As Unraveling demonstrates, Krugman knows how to turn a phrase: "Welcome to the Cartel California" begins one column about the California energy crisis - a crisis that Krugman was among the first to blame on shortages created by profit-hungry utilities. Writing about a tour of Africa featuring U2 frontman Bono and Treasury Secretary Paul O'Neill, Krugman observes that O'Neill was "caught between a rock star and a hard place: he wants to show concern about global poverty, but Washington has other priorities."

Unraveling is mostly a compendium of previously published columns, so much of it may be familiar. Still, taken together these pieces have a cumulative effect. One reason politicians can distort the truth is that it comes out so slowly. By the time you learn what really happened last year, you've usually forgotten how it was being "spun" at the time. Unraveling, though, is like a time-lapse film of a plant withering ... in this case beneath the gaze of an increasingly disdainful columnist.

Indeed, by the time Krugman wrote the book's introduction, he'd concluded that the Bush administration was seeking to overturn government institutions at home much as it has done abroad, and with fewer positive results. From tax cuts to foreign invasions, he contends, it lied about what it was doing and why, both because the truth would be unpopular and because Bush ignores "rules that the rest of us have taken for granted."

Anecdotal evidence for this belief can be found everywhere Iraq's Weapons of Mass Destruction are not. But Krugman says his theory was inspired by reading the 1957 doctoral thesis of one Henry Kissinger (who does, after all, know a little about engineering government takeovers). Kissinger's thesis argued that when established political systems have been challenged by insurgents, the hardest part of fending off the threat is taking it seriously. Similarly, Krugman contends that skeptics "misunderestimate" Bush's intelligence and intentions.

Krugman prides himself (among many other things) on an ivory-tower perspective that makes him immune to such nearsightedness. Sounding somewhat ironically like an anti-government Republican, he contends, "I wasn't part of the Washington culture" whose incestuousness prevents one from seeing the big picture.

There are shades of Hillary Clinton's "vast right-wing conspiracy" in all this, and appropriately enough, Krugman has become the target of smear campaigns. Conservatives have set up "Krugman Watches" on Web sites, and accused him of such crimes as being on the take from Enron.

Few of these attacks have stuck. Krugman did consult for Enron, for example, but that was before he became a columnist -- and before he became one of Enron's harshest critics. Enron's investment in Krugman appears to have been as worthless as other people's investment in Enron.

What may undo Krugman is not innuendo but simple fact. Despite his thunderous critiques of Bush's economic policy, U.S. economic output grew more than 7 percent last quarter, the highest rate in two decades. Hiring appears to be perking up too.

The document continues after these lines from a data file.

What follows belongs to an exercise in optimizing a design on an open flow for small area and few clock cycles; a production flow would make more cautious choices.
In this exercise RTL edits were held to simulation tests only and were not proved equivalent to the original.
Power is estimated from default activity; no workload was simulated.

east:
==> flow/design.v (excerpt) <==
module ftdi_frame_codec (
    input  wire        clk,
    input  wire        rst,           
    input  wire        op_valid,
    input  wire [2:0]  op_code,       
    input  wire [15:0] op_arg,        
    output wire        op_ready,
    output wire        tx_valid,
    output reg  [7:0]  tx_data,
    input  wire        tx_ready,
    input  wire        rx_valid,
    input  wire [7:0]  rx_data,
    output wire        rx_ready,
    input  wire [4:0]  rd_idx,
    output wire [15:0] rd_sp,
    output wire [11:0] rd_samp0,
    output wire [11:0] rd_samp1,
    output wire [11:0] rd_samp2,
    output reg  [2:0]  phase,
    output reg  [2:0]  fault,
    output reg  [5:0]  n_count,
    output wire [10:0] wlen,
    output wire [7:0]  erl,
    output reg  [10:0] txcount,
    output reg  [7:0]  rlen,
    output wire [5:0]  nsamp,
    output wire [16:0] stat_sum,
    output wire [5:0]  stat_cnt,
    output wire        stat_valid
);
export LEC_CHECK = 0
export CAP_MARGIN = 20
export CORE_MARGIN = 2
export CORE_UTILIZATION = 40
export PLACE_DENSITY = 0.6
export SLEW_MARGIN = 20
export SYNTH_HIERARCHICAL = 1
create_clock -name core_clock -period 10.0 [get_ports {clk}]
standard.sh (not shown) runs the stock make flow with config.mk's settings and CLKGATE_MAP_FILE= SYNTH_SCRIPT=/design/flow/synth_recipe.tcl, a recipe that flattens the netlist after the stock synthesis.
==> flow/flow/run.sh <==
#!/bin/bash
# Standard ORFS layout, with
#  - an area-oriented re-mapping of the combinational logic of the standard
#    synthesis (registers, their names and cell types are kept as they are;
#    the read multiplexers' three-way AND-OR-invert cells are kept too),
#  - a leaner clock tree (no dummy loads, larger sink clusters),
#  - the smallest buffer on each port.
set -euo pipefail
here=$(pwd)
res=$here/orfs/results/$FLOW_PLATFORM/ftdi_frame_codec/base
lib=$FLOW_HOME/platforms/$FLOW_PLATFORM/lib/sky130_fd_sc_hd__tt_025C_1v80.lib

export CTS_ARGS="-sink_clustering_enable -repair_clock_nets -buf_list sky130_fd_sc_hd__clkbuf_8 -sink_clustering_size 18 -sink_clustering_max_diameter 60 -dont_use_dummy_load"
export BUFFER_PORTS_ARGS="-buffer_cell sky130_fd_sc_hd__buf_1"

# 1. standard synthesis
bash standard.sh synth > standard_synth.log 2>&1

# 2. re-map the combinational logic for area
seq=$(python3 flow/combmap.py "$lib")
yosys -q -l combmap.log -p "read_liberty -ignore_miss_func $lib; delete $seq sky130_fd_sc_hd__conb_1; write_verilog -noattr $here/combmap.v" > /dev/null 2>&1 || true
dontuse=$(grep -o -- "-dont_use [^ ]*" "$here/orfs/logs/$FLOW_PLATFORM/ftdi_frame_codec/base/1_2_yosys.log" | sort -u | tr '\n' ' ')
cp "$res/1_2_yosys.v" "$here/1_2_yosys_standard.v"
yosys -l post_synth.log -p "
read_liberty -lib $lib
read_verilog $here/1_2_yosys_standard.v
hierarchy -top $FLOW_TOP
select -set regs $FLOW_TOP/t:sky130_fd_sc_hd__df* $FLOW_TOP/t:sky130_fd_sc_hd__edf*
tee -o $here/regs_before.txt select -list @regs
techmap -map $here/combmap.v $FLOW_TOP/* $FLOW_TOP/t:sky130_fd_sc_hd__a222oi_1 %d
techmap
opt_expr
opt_clean -purge
abc -liberty $lib $dontuse -script $here/flow/area.abc
rename -hide $FLOW_TOP/w:*.*
opt_clean -purge
hilomap -singleton -hicell sky130_fd_sc_hd__conb_1 HI -locell sky130_fd_sc_hd__conb_1 LO
splitnets
opt_clean -purge
insbuf -buf sky130_fd_sc_hd__buf_4 A X
select -set regs2 $FLOW_TOP/t:sky130_fd_sc_hd__df* $FLOW_TOP/t:sky130_fd_sc_hd__edf*
tee -o $here/regs_after.txt select -list @regs2
stat -liberty $lib
write_verilog -noattr -nohex -nodec $here/1_2_yosys_area.v
" > /dev/null
# keep the standard netlist unless the registers are exactly the same
if cmp -s <(sort regs_before.txt) <(sort regs_after.txt); then
  cp "$here/1_2_yosys_area.v" "$res/1_2_yosys.v"
  rm -f "$res/1_synth.odb" "$res/1_synth.sdc"
  echo "post-synthesis re-mapping used" > post_synth_status.txt
else
  echo "registers differ; standard netlist kept" > post_synth_status.txt
fi

# 3. the rest of the layout
bash standard.sh > standard_finish.log 2>&1
Other scripts of this flow, unchanged in this note and not shown: flow/flow/area.abc, flow/flow/combmap.py
east completed every stage of the flow, and the final layout passed the timing, DRC and antenna checks.
Testbench counts of east, summed over its fixed seeds: cycles 23,344.
## Diff of input files: south against east
diff --git a/flow/flow/run.sh b/flow/flow/run.sh
--- a/flow/flow/run.sh
+++ b/flow/flow/run.sh
@@ -11,5 +11,5 @@
 lib=$FLOW_HOME/platforms/$FLOW_PLATFORM/lib/sky130_fd_sc_hd__tt_025C_1v80.lib
 
-export CTS_ARGS="-sink_clustering_enable -repair_clock_nets -buf_list sky130_fd_sc_hd__clkbuf_8 -sink_clustering_size 18 -sink_clustering_max_diameter 60 -dont_use_dummy_load"
+export CTS_ARGS="-sink_clustering_enable -repair_clock_nets -buf_list sky130_fd_sc_hd__clkbuf_8 -sink_clustering_size 20 -sink_clustering_max_diameter 60 -dont_use_dummy_load"
 export BUFFER_PORTS_ARGS="-buffer_cell sky130_fd_sc_hd__buf_1"
 
==> comparison <==
From east to south the numbers moved as follows: part of the power in registers up 0.2 points; via density per instance up 0.59%; sequential share of layout area flat.
| net switching power figure | south vs east | better |
First-iteration DRC count: lower on south
No run among south and east stopped early or left any final violation; all are clean.
Total global routing track utilization delta (south -> east): insignificant
Per the comparison of south with east, critical path data arrival time now larger; number of nets in the layout comparable.

## afterwards: timing with drivers on the ports
Ports are ideal in the flow. The routed layouts listed here were re-timed in OpenROAD.
Step 1 assumes that a clkbuf_16 drives the clock port and a buf_2 every other input.
Step 2 also shifts input and output timing later by t, the mid clock arrival at the registers, as if the neighbouring blocks saw the same clock.
Three values: ideal, step 1, step 2; two values: the first two.
| run | shift t [ns] | slack for setup (ns) | hold WS [ns] | worst setup path after step 2 |
|---|---|---|---|---|
| east | 0.812 | 0.381 / 0.319 / 0.624 | 0.286 / 0.286 / 0.286 | input to output |
| south | 0.805 | 0.347 / 0.283 / 0.558 | 0.276 / 0.276 / 0.276 | input to output |
After both steps every run listed still meets setup and hold.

A turnaround wouldn't necessarily make Krugman wrong, or Bush right. For example, take the scrapping of the inheritance tax on multimillion-dollar estates, a tax cut whose benefits for the wealthy, as Krugman points out, were grossly distorted. That cut hasn't generated any growth ... unless you think rich people have seen it as incentive to die sooner, thereby putting more cash in the markets.

And in the end, even if Krugman turns out to be wrong on some points, that's no reason we have to stop enjoying his wicked ripostes.

It never stops Limbaugh's fans, after all.